Developmental heterogeneity of cardiac fibroblasts does not predict pathological proliferation and activation.
Publication Year:
2014
PubMed ID:
25037571
Funding Grants:
Public Summary:
• Cardiac fibroblasts are a developmentally heterogeneous population, reported to have embryonic origins from the hematopoietic system, endothelium, epicardium, and neural crest.
• Cardiac fibroblasts play a key role in regulating normal myocardial integrity, as well as reverse remodeling that occurs after injury.
• Reactivation of certain developmental gene programs might prime a subset of fibroblast to be preferentially activated after myocardial injury.
• We characterize a combination of surface markers that can be used to prospectively identify and isolate the majority of cardiac fibroblasts using FACS (fluorescence-activated cell sorting).

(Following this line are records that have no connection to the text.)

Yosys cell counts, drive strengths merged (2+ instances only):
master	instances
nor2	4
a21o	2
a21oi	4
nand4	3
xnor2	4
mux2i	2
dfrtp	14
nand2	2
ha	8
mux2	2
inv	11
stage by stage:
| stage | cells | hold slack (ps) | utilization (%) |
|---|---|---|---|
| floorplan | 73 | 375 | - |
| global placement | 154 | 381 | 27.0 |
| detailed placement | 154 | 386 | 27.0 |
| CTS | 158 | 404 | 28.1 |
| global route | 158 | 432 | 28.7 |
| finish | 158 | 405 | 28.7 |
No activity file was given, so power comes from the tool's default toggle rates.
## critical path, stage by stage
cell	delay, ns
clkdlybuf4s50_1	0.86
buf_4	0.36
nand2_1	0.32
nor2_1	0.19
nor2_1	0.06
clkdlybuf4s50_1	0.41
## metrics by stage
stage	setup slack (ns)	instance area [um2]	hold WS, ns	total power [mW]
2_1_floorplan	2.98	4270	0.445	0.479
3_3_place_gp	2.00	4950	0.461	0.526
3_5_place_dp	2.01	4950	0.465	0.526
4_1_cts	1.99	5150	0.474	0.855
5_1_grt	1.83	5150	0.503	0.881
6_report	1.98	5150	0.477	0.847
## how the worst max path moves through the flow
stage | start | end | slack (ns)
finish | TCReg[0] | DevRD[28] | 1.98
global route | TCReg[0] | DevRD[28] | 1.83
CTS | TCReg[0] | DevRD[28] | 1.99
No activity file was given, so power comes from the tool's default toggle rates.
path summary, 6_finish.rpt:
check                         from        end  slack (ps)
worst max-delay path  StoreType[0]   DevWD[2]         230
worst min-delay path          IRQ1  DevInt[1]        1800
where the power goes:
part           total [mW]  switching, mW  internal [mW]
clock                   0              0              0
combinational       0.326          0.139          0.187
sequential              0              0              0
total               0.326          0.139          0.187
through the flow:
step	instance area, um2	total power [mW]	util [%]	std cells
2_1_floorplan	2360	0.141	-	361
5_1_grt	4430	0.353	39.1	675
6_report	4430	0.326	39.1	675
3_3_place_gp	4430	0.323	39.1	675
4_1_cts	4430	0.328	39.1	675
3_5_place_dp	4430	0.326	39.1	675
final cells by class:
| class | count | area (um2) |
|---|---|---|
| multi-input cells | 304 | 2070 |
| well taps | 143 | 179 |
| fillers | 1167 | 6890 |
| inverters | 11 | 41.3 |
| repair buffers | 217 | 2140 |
**./config.mk**
```make
export PLATFORM = sky130hd
export DESIGN_NAME = gray
export DESIGN_NICKNAME = gray
export VERILOG_FILES = /design/flow/design.v
export SDC_FILE = /design/flow/constraint.sdc
export NUM_CORES = 4
export LEC_CHECK = 1
export CORE_UTILIZATION = 30
```
**./constraint.sdc**
```tcl
current_design gray

set clk_period 3.8
set clk_io_pct 0.2

create_clock -name clk0 -period $clk_period [get_ports {Clk}]

set non_clock_inputs [all_inputs -no_clocks]
set_input_delay [expr $clk_period * $clk_io_pct] -clock clk0 $non_clock_inputs
set_output_delay [expr $clk_period * $clk_io_pct] -clock clk0 [all_outputs]
```
**./design.v**
```verilog
`timescale 1ns / 1ps
module gray(
    input Clk,
    input Reset,
    input En,
    output [2:0] Output,
    output reg Overflow
    );
	integer cnt=0;
	assign Output=(cnt>>1)^cnt;
	initial Overflow=0;
	always @(posedge Clk) begin
		if(Reset==1) begin
			cnt=0;
			Overflow<=0;
		end
		else if(En==1) begin
			if(cnt==7) begin
				cnt=0;
				Overflow<=1'b1;
			end
			else cnt=cnt+1;
		end
	end
endmodule
```
**./run.sh**
```bash
#!/bin/bash
# OpenROAD 26Q1-2900-gdf79404cd8, Yosys 0.63+post, stock flow scripts
make -C /OpenROAD-flow-scripts/flow DESIGN_CONFIG=/design/flow/config.mk WORK_HOME=/design/flow/orfs finish
```
==> flow_metrics.tcl <==
# metrics dict for downstream scripts
set metrics [dict create \
    outcome "finished clean" \
    slowest_delay_ns 0.67 \
    synth.cells.most_frequent "dfxtp_1, nor2_1, a21oi_1" \
    die_w_microns 75.2 \
    syn_avg_cell_area_sq_um 8.63 \
    place_hpwl_microns 2290 \
    cp_data_required_time_ns 4.01 \
    path_cells "clkdlybuf4s50_1 -> nand4_1 -> or4_4 -> or4_1 -> a21oi_1" \
    min_period_ns 2.77 \
    ys_chip_area_sq_mm 0.00161 \
    power.total_w 0.000644 \
    n_antenna_cell 0 \
    rows 26 \
    synth_top_cell_by_count "dfxtp_1" \
    grt_pass1_wl_microns 5800 \
    top_area_share_pct 41.2 \
    first_pass_iters 4 \
    area_delta_synth_final_pct 13.8 \
    finalSetupViolCount 0 \
    ir_drop_v 0.000143 \
    worst_setup_path_end_kind "flip-flop" \
    cts_buffer_depth 2 \
    fin_crit_sh_pct 73.0 \
    tns_ns 0 \
    p_leak_nw 0.550 \
    power.density_mw_per_mm2 352 \
    worstMarginPinSlew_ns 0.626 \
    avgViaCountPerCell 5.22 \
    cts_tree "yes" \
    cts.sinks 33 \
    cap_violations 0 \
    slowest_stage "clkdlybuf4s50_1" \
    port_buffers 6 \
    cts_max_level 2 \
    drtIter0Drc 76 \
    ff_latch_area_sq_um 661 \
    gp_congestion 0.794 \
    ff_type "dfxtp_1" \
    clk_latency_ns 0.28 \
    die_area_sq_mm 0.00565 \
    antenna_found_initial 0 \
    fp_util_pct 31.2 \
    layout-drive-gt1-share_pct 6.70 \
    async_flop_share_pct 0 \
    ys_cells 186 \
    drt_wl_total_microns 3350 \
    cp_max_fo 16 \
    ctsHoldBuffers 0 \
    cts-root-buf "clkbuf_8" \
    placeableCoreArea_sq_mm 0.00514 \
    io_pins 7 \
    path_class "primary input to flip-flop" \
    relSlewSlack_pct 58.2 \
    rsz0062_at_grt "no" \
    post_cts_resized 0 \
    synth_flops 33 \
    grt_max_degree 19 \
    synth.area.top_cells "dfxtp_1, xnor2_1, a21oi_1" \
    crit_path_start_kind "primary input" \
    hold_viol_final 0 \
    clk_pin_slew_worst_paths_ns 0.07 \
    numCtsBuffers 5 \
    finClkSkew_ns 0.00194 \
    ys_types 29 \
    ys_warn_count 1 \
    ant_nets 0 \
    cts_setup_buffers 0 \
    syn_area_sq_mm 0.00161 \
    placed_cells 257 \
    timing.fmax_ghz 0.361 \
    mi_logic_area_sq_um 891 \
    hp-class "flip-flop to flip-flop" \
    ys_seq_share_pct 41.2 \
    fp.dieH_microns 75.2 \
    drc 0 \
    vias 1378 \
    grt.total_usage_pct 13.3 \
    arrival_ns 2.98 \
    grt-ovfl-total 0 \
    synth-edff-count 0 \
    slew_viol_final 0 \
    final_cells 264 \
    grt_pass1_vias 1286 \
    nFillCells 570 \
    wire_per_inst_microns 12.7 \
    tool_warnings 26 \
    post-synth-top-area-cell "dfxtp_1" \
    syn_inst 186 \
    hold_slack_ns 0.488 \
]
## cells in the final DEF, fill, tap and decap left out, drive strengths merged
master         netlist  final
nor4                 7      7
o21ai                9      9
or4                 10     10
dfxtp               33     33
o21ba                1      1
nand4               14     14
clkbuf               5      7
mux2i                1      1
nor2                19     19
nor4bb               1      1
or3                  9      9
nor4b                1      1
and4                 3      3
or4b                 1      1
o41ai                1      1
inv                  7      7
ha                   4      4
a21oi               17     17
xor2                 4      4
o31ai                7      7
nand2                9      9
buf                  2      2
clkdlybuf4s50        0      6
nand3                7      7
o21bai               1      1
nor3                 3      3
xnor2               10     10
## worst max-delay path, delay by kind of cell
kind | cells | cell delay (ns)
and+or+nand+nor | 3 | 1.40
buffers and inverters | 1 | 0.67
AOI/OAI and AO/OA | 1 | 0.16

• The cardiac fibroblast pool is primarily derived from the epicardial and endothelial lineages, with no ostensible contribution from hematopoietic or circulating cells.

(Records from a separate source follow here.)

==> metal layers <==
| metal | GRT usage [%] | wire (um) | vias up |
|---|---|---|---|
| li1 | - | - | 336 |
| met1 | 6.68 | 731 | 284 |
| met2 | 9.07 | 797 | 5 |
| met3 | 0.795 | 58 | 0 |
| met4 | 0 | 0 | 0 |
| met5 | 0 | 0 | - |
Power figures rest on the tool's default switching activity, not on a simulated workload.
==> ./design.v <==
module led_test(
	input CLOCK_50,
	output [1:0] LEDG
	);
	reg gnd = 1'b0;
	reg state = 1'b0;
	reg [26:0]count = 26'd0;
	assign LEDG[0] = gnd;
	assign LEDG[1] = state;
	always @ (posedge CLOCK_50) begin
		if(count == 26'd50000000)
			begin	
				count <= 26'd0;  
				state <= ~state;  
			end
		else
			begin
				count <= count + 1;
			end
	end  
endmodule
==> ./run.sh <==
#!/bin/bash
# OpenROAD 26Q1-2900-gdf79404cd8, Yosys 0.63+post, stock flow scripts
make -C /OpenROAD-flow-scripts/flow DESIGN_CONFIG=/design/flow/config.mk WORK_HOME=/design/flow/orfs finish
==> ./config.mk <==
export PLATFORM = sky130hd
export DESIGN_NAME = led_test
export DESIGN_NICKNAME = led_test
export VERILOG_FILES = /design/flow/design.v
export SDC_FILE = /design/flow/constraint.sdc
export NUM_CORES = 4
export LEC_CHECK = 1
export CORE_AREA = 10 10 100 100
export DIE_AREA = 0 0 110 110
==> ./constraint.sdc <==
current_design led_test

set clk_period 5.1
set clk_io_pct 0.2

create_clock -name clk0 -period $clk_period [get_ports {CLOCK_50}]

set non_clock_inputs [all_inputs -no_clocks]
set_input_delay [expr $clk_period * $clk_io_pct] -clock clk0 $non_clock_inputs
set_output_delay [expr $clk_period * $clk_io_pct] -clock clk0 [all_outputs]
==> results.cfg <==
; yosys + openroad results
[grt]
first_global_vias = 847
grt_max_degree = 16
overflow = 0
grt_use_total_pct = 3.852
grt_pass1_wl_mm = 3.912
antenna_found_initial = 0

[clocking]
clk_pin_slew_ns = 0.09
cts_tree = yes
cts_resized = 0
cts_buffers = 3
cts_hold_buf = 0
cts_setup_buffers = 0
cts_htree_levels = 1
cts_max_path_buffers = 2
clock-sinks = 28
clkLatencyLatePin_ns = 0.27
cts_root_buf = clkbuf_8

[finish]
num-fill-cells = 866
lay_top_count = dfxtp_1
area_growth_pct = 9.935
final_cells = 242
final-seq-area_um2 = 570.5
drive_gt1_share_pct = 7.143
most-common-layout-cells = dfxtp_1 (27), nand4_1 (12), xnor2_1 (11)
comb_area_um2 = 709.4

[worst_setup_path]
cp-end-kind = primary output
r2r-end = state$_DFFE_PN_
rr_worst_depth = 5
slowest_delay_ns = 0.46
crit_chain = clkdlybuf4s50_1
r2r-start = count[0]$_SDFF_PN0_
crit_slowest_cell = clkdlybuf4s50_1
cp-start-kind = flip-flop
worstPathArrival_ns = 1.08
worstSetupPathType = reg -> out
r2r_slack_ns = 3.35
crit_buf_inv = 1
required_ns = 4.08
path_delay_family = buffers and inverters
worst-path-max-fanout = 2

[synthesis]
ys_area_mm2 = 0.001348
area_leaders = dfxtp_1 (40%), xnor2_1 (7.1%), nand4_1 (5.6%), mux2i_1 (3.7%), and4_1 (3.2%)
synth_top_cell_by_area = dfxtp_1
yosysCellCount = 142
netlist.area_leader.share_pct = 40.11
netlist_area_mm2 = 0.001348
synthFlopType = dfxtp_1
ys_seq_share_pct = 42.34
synth-async-reset-ratio_pct = 0
synth_cell_types = 39
avgSynthCellArea_um2 = 9.490
ys.warnings.count = 1
edf_count = 1
ys_ff = 28
syn-instance-count = 142

[power_and_ir_drop]
ir_drop_v = 0.00009549
p_leak_nw = 0.4585
clkPwrFrac_pct = 34.8
intPower_mw = 0.2753
p_sw_mw = 0.06119
seqPwrFrac_pct = 65.2
p_comb_share_pct = 0
swShare_pct = 18.19
pwr_density_cell_mw_per_mm2 = 227.1

[sta]
setup_viol = 0
rsz0062_at_grt = no
hold_viol = 0
drv_slew = 0
setup_tns_ns = 0
fin_crit_sh_pct = 41.10
period_minus_slack_ns = 2.096
clock_skew_ns = 0.008980
timing.fmax_ghz = 0.4771

[outcome]
status = complete, no violations

[floorplanning]
core_area_mm2 = 0.007807
dieArea_mm2 = 0.01210
fp_util_pct = 17.26
num_rows = 32
die-width_um = 110
die-height_um = 110
boundaryPins = 3

[routing]
vias = 943
firstDrtPassIters = 4
drt_iter0_markers = 19
via_per_inst = 3.897
antenna-diode-count = 0
drtAntennaViolNets = 0
drcViolationCount = 0
routed_wl_mm = 2.293
wire_per_inst_um = 9.475

[placement]
place_hpwl_mm = 1.682
place_inst = 238
place_congestion = 0.7867
portBuffers = 1

[run]
log.warning_count = 26
drv_cap = 0

[min_path]
holdPathStages = 1
hp-start = count[22]$_SDFF_PN0_
min_path_type = reg -> reg
min_delay_worst_endpoint = count[22]$_SDFF_PN0_
-- cells by family after synthesis --
group	Yosys count	share of synthesized area, %
AOI/OAI and AO/OA	11	4.922
muxes	5	3.714
other	1	0.2783
xor gates and xnor gates	17	11.61
and+or+nand+nor	66	30.27
adders and majority gates	2	1.857
buffers and inverters	12	5.014
DFF	28	42.34
-- area by class of cell --
class | count | area share (%)
multi-input cells | 102 | 47.89
flip-flops and latches | 28 | 38.51
well taps | 102 | 8.615
clock buffers | 4 | 3.041
inverters | 5 | 1.267
repair buffers | 1 | 0.6757
-- sequential cells by signal (all words and copies together) (netlist names) --
name / flops
state: 1
count: 27
-- worst max-delay path by stage --
stage | start | end | slack [ns] | cells after the start
CTS | state$_DFFE_PN_ | LEDG[1] | 2.99 | 1
global route | state$_DFFE_PN_ | LEDG[1] | 2.94 | 1
finish | state$_DFFE_PN_ | LEDG[1] | 3.00 | 1
-- power groups by stage --
stage	sequential (mW)	combinational [mW]	clock [mW]
after CTS	0.219	0.0000629	0.123
after global routing	0.220	0.000102	0.130
final	0.219	0.0000355	0.117
-- per-layer routing --
metal,routed length [um],share of wire [%],GRT usage (%)
met1,1277,56,5.895
met2,907,40,5.546
met3,80,3.5,0.9401
met4,27,1.2,0.3717
met5,0,0,0
-- stage by stage --
stage | setup slack [ns] | hold slack (ns) | util, % | area [um^2] | total power [mW]
2_1_floorplan | 3.585 | 0.4222 | - | 1348 | 0.2252
3_3_place_gp | 3.290 | 0.4417 | 18.40 | 1436 | 0.2247
3_5_place_dp | 3.291 | 0.4467 | 18.40 | 1436 | 0.2247
4_1_cts | 2.986 | 0.4594 | 18.97 | 1481 | 0.3421
5_1_grt | 2.943 | 0.4903 | 18.97 | 1481 | 0.3501
6_report | 3.004 | 0.4534 | 18.97 | 1481 | 0.3364
-- cell usage after synthesis, types with 2 or more instances --
| cell type | count |
|---|---|
| nor2_1 | 8 |
| xnor2_1 | 11 |
| buf_4 | 3 |
| nand3_1 | 8 |
| nor4_1 | 2 |
| and4_1 | 5 |
| and2_1 | 3 |
| and3_1 | 5 |
| nand2_1 | 10 |
| nor3_1 | 2 |
| buf_2 | 2 |
| xor2_1 | 5 |
| dfxtp_1 | 27 |
| inv_1 | 5 |
| nand4_1 | 12 |
| a21oi_1 | 2 |
| ha_1 | 2 |
| o21ai_0 | 4 |
| o22ai_1 | 2 |
| mux2i_1 | 5 |
Power and IR drop assume default switching activity.
**design/flow/design.v**
```verilog
module bin2bcd(
	input  [7:0] bin_data,
	output [3:0] bcd_ones,
	output [3:0] bcd_tens,
	output [3:0] bcd_hundreds,
	output sign
);
integer i;
logic [3:0] ones_log;
logic [3:0] tens_log;
logic [3:0] hundreds_log;
logic [7:0] bin_data_posi;
always_comb begin
	if(bin_data[7] === 1)									 
		bin_data_posi = (~bin_data) + 8'b1;				 
	else
		bin_data_posi = {1'b0, bin_data[6:0]};			 
	hundreds_log = 4'd0;										 
	tens_log 	 = 4'd0;
	ones_log		 = 4'd0;
	for(i = 7; i >= 0; i = i - 1) begin				
		if(hundreds_log >= 4'd5)
			hundreds_log = hundreds_log + 4'd3;
		if(tens_log >= 4'd5)
			tens_log = tens_log + 4'd3;
		if(ones_log >= 4'd5)
			ones_log = ones_log + 4'd3;
		hundreds_log = hundreds_log << 1;
		hundreds_log[0] = tens_log[3];
		tens_log = tens_log << 1;
		tens_log[0] = ones_log[3];
		ones_log = ones_log << 1;
		ones_log[0] = bin_data_posi[i];
	end
end
assign bcd_ones     = ones_log;
assign bcd_tens 	  = tens_log;
assign bcd_hundreds = hundreds_log;
assign sign         = ~bin_data[7];		 
endmodule  
module deco7seg(
	input  [3:0] bcd_data,
	output [6:0] segments
);
wire [6:0] segments_wire;
assign segments_wire = 	(bcd_data === 4'd0) ? 7'b1000000 : 
								(bcd_data === 4'd1) ? 7'b1111001 :
								(bcd_data === 4'd2) ? 7'b0100100 :
								(bcd_data === 4'd3) ? 7'b0110000 :
								(bcd_data === 4'd4) ? 7'b0011001 :
								(bcd_data === 4'd5) ? 7'b0010010 :
								(bcd_data === 4'd6) ? 7'b0000010 :
								(bcd_data === 4'd7) ? 7'b1111000 :
								(bcd_data === 4'd8) ? 7'b0000000 :
								(bcd_data === 4'd9) ? 7'b0010000 :
													       7'b0000110;
assign segments = segments_wire;
endmodule  
module display7seg (
	input  [7:0] bin_data,
	output [6:0] display_ones,
	output [6:0] display_tens,
	output [6:0] display_hundreds,
	output display_sign
);
wire [3:0] ones_wire;
wire [3:0] tens_wire;
wire [3:0] hundreds_wire;
bin2bcd bcd_decoder(
	.bin_data(bin_data),  .bcd_ones(ones_wire),
	.bcd_tens(tens_wire), .bcd_hundreds(hundreds_wire),
	.sign(display_sign)
);
deco7seg ones7seg(
	.bcd_data(ones_wire), .segments(display_ones)
);
deco7seg tens7seg(
	.bcd_data(tens_wire), .segments(display_tens)
);
deco7seg hundreds7seg(
	.bcd_data(hundreds_wire), .segments(display_hundreds)
);
endmodule  
```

• On injury, cardiac fibroblasts from different lineages exhibit similar proliferation rates and gene expression patterns, suggesting that cardiac fibroblasts are
Scientific Abstract:
RATIONALE: Fibrosis is mediated partly by extracellular matrix-depositing fibroblasts in the heart. Although these mesenchymal cells are reported to have multiple embryonic origins, the functional consequence of this heterogeneity is unknown. OBJECTIVE: We sought to validate a panel of surface markers to prospectively identify cardiac fibroblasts. We elucidated the developmental origins of cardiac fibroblasts and characterized their corresponding phenotypes. We also determined proliferation rates of each developmental subset of fibroblasts after pressure overload injury. METHODS AND RESULTS: We showed that Thy1(+)CD45(-)CD31(-)CD11b(-)Ter119(-) cells constitute the majority of cardiac fibroblasts. We characterized these cells using flow cytometry, epifluorescence and confocal microscopy, and transcriptional profiling (using reverse transcription polymerase chain reaction and RNA-seq). We used lineage tracing, transplantation studies, and parabiosis to show that most adult cardiac fibroblasts derive from the epicardium, a minority arises from endothelial cells, and a small fraction from Pax3-expressing cells. We did not detect generation of cardiac fibroblasts by bone marrow or circulating cells. Interestingly, proliferation rates of fibroblast subsets on injury were identical, and the relative abundance of each lineage remained the same after injury. The anatomic distribution of fibroblast lineages also remained unchanged after pressure overload. Furthermore, RNA-seq analysis demonstrated that Tie2-derived and Tbx18-derived fibroblasts within each operation group exhibit similar gene expression profiles. CONCLUSIONS: The cellular expansion of cardiac fibroblasts after transaortic constriction surgery was not restricted to any single developmental subset. The parallel proliferation and activation of a heterogeneous population of fibroblasts on pressure overload could suggest that common signaling mechanisms stimulate their pathological response.